Ovulation Induction – Treatment

Increasing the Chances of In Vitro Fertilization

Ovulation Induction and Treatment - In Vitro Fertilization - IVF Center Greece Mitosis

In a normal menstrual cycle only one follicle matures and produces an egg. However, in order to increase the chances of IVF success we use more than one egg.

For this reason, drugs that help the maturation of all follicles, thus producing more eggs, are administered (Ovulation Induction).

Usually the action that will cause the growth of follicles begins 14 days after the first injection which is done on the first day of the menstrual cycle. The treatment is daily administration of gonadotropin to feed the follicles in order to grow.

The maturation of the follicles is monitored by a physician with ultrasound and hormonal tests (measuring estradiol E2 levels) from the fifth, seventh, ninth and eleventh day of administration of medicines.

The doses of drugs administered are adjusted after each ultrasound and hormonal testing in order to achieve optimal results. Thereby, we control the growth of follicles, determine the timing of egg collection and avoid ovarian stimulation.

What are the GnRH analogues?

GnRH analogues resemble the natural hormone GnRH (gonadotrophin releasing hormone) which is produced from the hypothalamus of the brain, they stimulate the pituitary in order to produce gonadotropins, that is the hormones that control ovulation.

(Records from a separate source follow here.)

Source: an optimization exercise on an open RTL-to-GDS flow (aim: a short achievable clock period). Production flows keep margins and buffers that such runs may drop. RTL that was checked went through simulation tests only; none was proved equivalent to the original. For run 4, only the layout was checked, not whether the RTL still works. Power figures rest on the tool's default switching activity, not on a simulated workload.

## design/flow/design.v

```verilog
module imem_loader #(
  parameter int unsigned        DATA_W    = 32,
  parameter int unsigned        DEPTH     = 64,
  parameter logic [DATA_W-1:0]  HALT_WORD = DATA_W'(32'h0000007F),
  localparam int unsigned       CNT_W     = $clog2(DEPTH) + 1
) (
  input  logic              clk,
  input  logic              rst_n,
  input  logic              ld_start,
  input  logic              ld_valid,
  input  logic [DATA_W-1:0] ld_data,
  input  logic              ld_last,
  output logic              ld_ready,
  input  logic              req,
  input  logic [31:0]       pc,
  output logic              rsp_valid,
  output logic [DATA_W-1:0] inst,
  output logic              fault,
  output logic [1:0]        fault_cause,
  output logic              mem_ready,
  output logic [CNT_W-1:0]  loaded_cnt,
  output logic              ovf
);
  localparam int unsigned AW = $clog2(DEPTH);
  logic               st_load_q, st_load_d;
  logic               st_ready_q, st_ready_d;
  logic [CNT_W-1:0]   ptr_q, ptr_d;
  logic [DEPTH-1:0]   th_q, th_d;          
  logic [DEPTH-1:0]   wsel_q, wsel_d;      
  logic [DEPTH-1:0]   lm_q, lm_d;          
  logic               ovf_q, ovf_d;
  logic               ld_ready_q, ld_ready_d;
  logic               full;
  logic               take;                
  logic               wr_go;               
  logic [DATA_W-1:0]  mem [DEPTH];
  always_comb begin
    full       = th_q[DEPTH-1];
    take       = st_load_q && ld_valid && !ld_start;
    wr_go      = ld_valid && !ld_start;    
    st_load_d  = st_load_q;
    st_ready_d = st_ready_q;
    ptr_d      = ptr_q;
    th_d       = th_q;
    wsel_d     = wsel_q;
    ovf_d      = ovf_q;
    if (ld_start) begin
      st_load_d  = 1'b1;
      st_ready_d = 1'b0;
      ptr_d      = '0;
      th_d       = '0;
      wsel_d     = DEPTH'(1);
      ovf_d      = 1'b0;
    end else if (take) begin
      if (!full) begin
        ptr_d  = ptr_q + 1'b1;
        th_d   = {th_q[DEPTH-2:0], 1'b1};
        wsel_d = wsel_q << 1;
      end else begin
        ovf_d = 1'b1;
      end
      if (ld_last) begin
        st_load_d  = 1'b0;
        st_ready_d = 1'b1;
        wsel_d     = '0;
      end
    end
    ld_ready_d = st_load_d && !th_d[DEPTH-1];
    lm_d       = {DEPTH{st_ready_d}} & th_d;
  end
  always_ff @(posedge clk or negedge rst_n) begin
    if (!rst_n) begin
      st_load_q  <= 1'b0;
      st_ready_q <= 1'b0;
      ptr_q      <= '0;
      th_q       <= '0;
      wsel_q     <= '0;
      lm_q       <= '0;
      ovf_q      <= 1'b0;
      ld_ready_q <= 1'b0;
    end else begin
      st_load_q  <= st_load_d;
      st_ready_q <= st_ready_d;
      ptr_q      <= ptr_d;
      th_q       <= th_d;
      wsel_q     <= wsel_d;
      lm_q       <= lm_d;
      ovf_q      <= ovf_d;
      ld_ready_q <= ld_ready_d;
    end
  end
  for (genvar i = 0; i < DEPTH; i++) begin : g_word
    always_ff @(posedge clk) begin
      if (wr_go && wsel_q[i]) begin
        mem[i] <= ld_data;
      end
    end
  end
  logic               aligned;
  logic               in_range;
  logic               is_loaded;
  logic               good;
  logic [1:0]         cause;
  logic [DATA_W-1:0]  rd_word;
  logic [DATA_W-1:0]  inst_d;
  always_comb begin
    aligned   = (pc[1:0] == 2'b00);
    in_range  = ~|pc[31:2+AW];
    is_loaded = lm_q[pc[2+AW-1:2]];
    rd_word   = mem[pc[2+AW-1:2]];
    good      = aligned && in_range && is_loaded;
    if (!aligned)        cause = 2'b01;
    else if (!in_range)  cause = 2'b10;
    else if (!is_loaded) cause = 2'b11;
    else                 cause = 2'b00;
    inst_d    = good ? rd_word : HALT_WORD;
  end
  logic               rsp_valid_q;
  logic [DATA_W-1:0]  inst_q;
  logic               fault_q;
  logic [1:0]         cause_q;
  always_ff @(posedge clk or negedge rst_n) begin
    if (!rst_n) begin
      rsp_valid_q <= 1'b0;
      inst_q      <= '0;
      fault_q     <= 1'b0;
      cause_q     <= 2'b00;
    end else begin
      rsp_valid_q <= req;
      if (req) begin
        inst_q  <= inst_d;
        fault_q <= !good;
        cause_q <= cause;
      end
    end
  end
  assign rsp_valid   = rsp_valid_q;
  assign inst        = inst_q;
  assign fault       = fault_q;
  assign fault_cause = cause_q;
  assign mem_ready   = st_ready_q;
  assign loaded_cnt  = ptr_q;
  assign ld_ready    = ld_ready_q;
  assign ovf         = ovf_q;
endmodule
```
This is an optimization exercise on Yosys and OpenROAD, whose aim is small area and a short achievable clock period, not a production implementation. Where RTL was checked, it was by simulation tests only, not by an equivalence proof against the original. The RTL of runs 2 and 3 was laid out without a check of its function. Power figures rest on the tool's default switching activity, not on a simulated workload.

### flow/flow/run.sh
#!/bin/bash
cp standard.sh std_copy.log
export BUFFER_PORTS_ARGS="-buffer_cell sky130_fd_sc_hd__buf_1"
export CTS_ARGS="-sink_clustering_enable -repair_clock_nets -buf_list {sky130_fd_sc_hd__clkbuf_8 sky130_fd_sc_hd__clkbuf_16} -root_buf sky130_fd_sc_hd__clkbuf_16 -sink_clustering_buffer sky130_fd_sc_hd__clkbuf_8 -dont_use_dummy_load"
bash standard.sh > standard_flow.log 2>&1
### flow/constraint.sdc
create_clock -name core_clock -period 3.5 [get_ports {clk_i}]
set_input_delay 0.7000 -clock core_clock [delete_from_list [all_inputs] [get_ports {clk_i}]]
set_output_delay 0.7000 -clock core_clock [all_outputs]
set_load 0.01 [all_outputs]
### flow/standard.sh
#!/bin/bash
# synth_recipe.tcl (not shown) runs the flow's synth.tcl, then flattens the netlist and writes it again
# the make line also repeats each setting of config.mk as NAME=value (left out here)
make -C /OpenROAD-flow-scripts/flow DESIGN_CONFIG=/design/flow/config.mk WORK_HOME=/design/flow/orfs CLKGATE_MAP_FILE= SYNTH_SCRIPT=/design/flow/synth_recipe.tcl "${@:-finish}"
### flow/config.mk
export PLATFORM = sky130hd
export DESIGN_NAME = csr_unit
export DESIGN_NICKNAME = csr_unit
export VERILOG_FILES = /design/flow/design.v
export SDC_FILE = /design/flow/constraint.sdc
export NUM_CORES = 4
export LEC_CHECK = 0
export CAP_MARGIN = 20
export CORE_MARGIN = 2
export CORE_UTILIZATION = 40
export SETUP_SLACK_MARGIN = 1.65
export SLEW_MARGIN = 20
This design comes from an exercise in tuning for small area, a short achievable clock period and few clock cycles per item on the open sky130 flow, not from production work. Only simulation tests tie the RTL to the original design; equivalence was not proved. Power is estimated from default activity; no workload was simulated.

==> flow/design.v (excerpt) <==
module conv_pool (
	input  logic        clk,
	input  logic        rst_n,
	input  logic        enable,
	input  logic [7:0]  input_data,
	output logic        busy,
	input  logic        wb_cyc,
	input  logic        wb_stb,
	input  logic        wb_we,
	input  logic [3:0]  wb_adr,
	input  logic [7:0]  wb_dat_i,
	output logic        wb_ack,
	output logic [7:0]  wb_dat_o,
	output logic        res_wen,
	output logic [1:0]  res_addr,
	output logic [31:0] res_data,
	output logic [3:0]  res_bytemask,
	output logic        done
);
==> flow/config.mk <==
export PLATFORM = sky130hd
export DESIGN_NAME = conv_pool
export DESIGN_NICKNAME = conv_pool
export VERILOG_FILES = /design/flow/design.v
export SDC_FILE = /design/flow/constraint.sdc
export NUM_CORES = 4
export LEC_CHECK = 0
export ABC_AREA = 1
export CAP_MARGIN = 20
export CORE_MARGIN = 2
export CORE_UTILIZATION = 55
export CTS_BUF_LIST = sky130_fd_sc_hd__clkbuf_8
export CTS_CLUSTER_DIAMETER = 50
export CTS_CLUSTER_SIZE = 18
export SLEW_MARGIN = 20
==> flow/constraint.sdc <==
create_clock -name core_clock -period 10.0 [get_ports {clk}]
set_input_delay 2.0000 -clock core_clock [delete_from_list [all_inputs] [get_ports {clk}]]
set_output_delay 2.0000 -clock core_clock [all_outputs]
set_load 0.01 [all_outputs]
standard.sh (not shown) runs the stock make flow with config.mk's settings and CLKGATE_MAP_FILE= SYNTH_SCRIPT=/design/flow/synth_recipe.tcl, a recipe that flattens the netlist after the stock synthesis.
==> flow/flow/run.sh <==
#!/bin/bash
# The standard layout, with timing repair aimed at a tighter setup margin
# than the 10 ns clock needs (the SDC and clock period are unchanged)
bash standard.sh SETUP_SLACK_MARGIN=6.8 finish > standard.log 2>&1
The baseline completed with no timing, DRC or antenna violations.
Testbench counts at the start, summed over its fixed seeds: cycles 4,416, images 64.
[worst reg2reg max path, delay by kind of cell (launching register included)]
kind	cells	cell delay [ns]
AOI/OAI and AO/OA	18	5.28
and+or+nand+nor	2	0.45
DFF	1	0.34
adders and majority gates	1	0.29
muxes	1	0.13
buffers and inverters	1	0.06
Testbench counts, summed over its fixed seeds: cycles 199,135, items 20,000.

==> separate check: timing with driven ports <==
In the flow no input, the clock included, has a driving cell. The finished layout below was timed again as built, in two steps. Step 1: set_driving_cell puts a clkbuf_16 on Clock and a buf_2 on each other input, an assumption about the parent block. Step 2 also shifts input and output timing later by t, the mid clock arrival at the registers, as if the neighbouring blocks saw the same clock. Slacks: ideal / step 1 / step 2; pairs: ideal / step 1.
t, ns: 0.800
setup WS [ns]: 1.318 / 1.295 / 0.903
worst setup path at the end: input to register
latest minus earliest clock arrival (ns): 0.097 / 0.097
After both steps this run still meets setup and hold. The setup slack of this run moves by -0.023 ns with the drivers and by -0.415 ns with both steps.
This design comes from an exercise in tuning for small area, a short achievable clock period and few clock cycles per item on the open sky130 flow, not from production work. Where RTL was checked, it was by simulation tests only, not by an equivalence proof against the original. Power and IR drop assume default switching activity.

## zinc
==> flow/design.v (excerpt) <==
module pipe_prefix_adder #(
  parameter int WIDTH     = 68,
  parameter int REG_EVERY = 2,
  parameter int TAG_W     = 4,
  parameter int BLK       = 5,
  parameter int EB        = 4
) (
  input  logic             clk,
  input  logic             rst,
  input  logic             in_valid,
  output logic             in_ready,
  input  logic [WIDTH-1:0] a,
  input  logic [WIDTH-1:0] b,
  input  logic             cin,
  input  logic             op,
  input  logic [TAG_W-1:0] tag,
  output logic             out_valid,
  input  logic             out_ready,
  output logic [WIDTH-1:0] sum,
  output logic             cout,
  output logic             ovf,
  output logic             zero,
  output logic [TAG_W-1:0] tag_o
);
Settings: LEC_CHECK=0, ABC_AREA=1, CAP_MARGIN=20, CORE_MARGIN=2, CORE_UTILIZATION=40, CTS_BUF_LIST=sky130_fd_sc_hd__clkbuf_8, CTS_CLUSTER_SIZE=50, SETUP_SLACK_MARGIN=1.65, SLEW_MARGIN=20; clock period 4.5 ns.
standard.sh (not shown) runs the stock make flow with config.mk's settings and CLKGATE_MAP_FILE= SYNTH_SCRIPT=/design/flow/synth_recipe.tcl, a recipe that flattens the netlist after the stock synthesis.
==> flow/flow/run.sh <==
#!/bin/bash
# The standard layout, with two changes:
#  - synthesis skips the full/half-adder extraction (ADDER_MAP_FILE empty),
#    leaving all arithmetic to abc; it is otherwise the standard synthesis;
#  - each port gets a buf_1 as its port buffer.
set -e
export BUFFER_PORTS_ARGS="-buffer_cell sky130_fd_sc_hd__buf_1"
ADDER_MAP_FILE= bash standard.sh synth > synth.log 2>&1
bash standard.sh > standard.log 2>&1
Testbench counts of zinc, summed over its fixed seeds: cycles 24,008, items 24,000.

The natural hormone GnRH remains active in the blood for a few minutes, while the Gn RH analogues last several hours. Analogues initially stimulate the pituitary, while later they suppress it in a peculiar, but very useful to us, way. In IVF we take advantage of both features of the GnRH analogues.

  • Analogues are administered by injection into the fat under the skin.
  • The needle is very thin and does not hurt.
  • The injection can be done anywhere in the body.
  • The treatment usually starts at the first or the second day of the cycle.
  • Originally GnRH analogues stimulate the pituitary gland and thereby they stimulate ovaries. After a few days, they shut down the pituitary. This interruption is especially beneficial, because, in this way, the secretion of pituitary does not interfere with the ovarian stimulation. The ovarian stimulation is then only done with injections of Gonal-F, Puregon, Altermon, Merional (pituitary hormones), beginning on the third day of the cycle.
  • Analogues also help to prevent premature ripening of the follicles without the risk of premature ovulation.
  • On the other hand, we achieve maturation of the endometrium, so that the chances of implantation of the embryo are increased.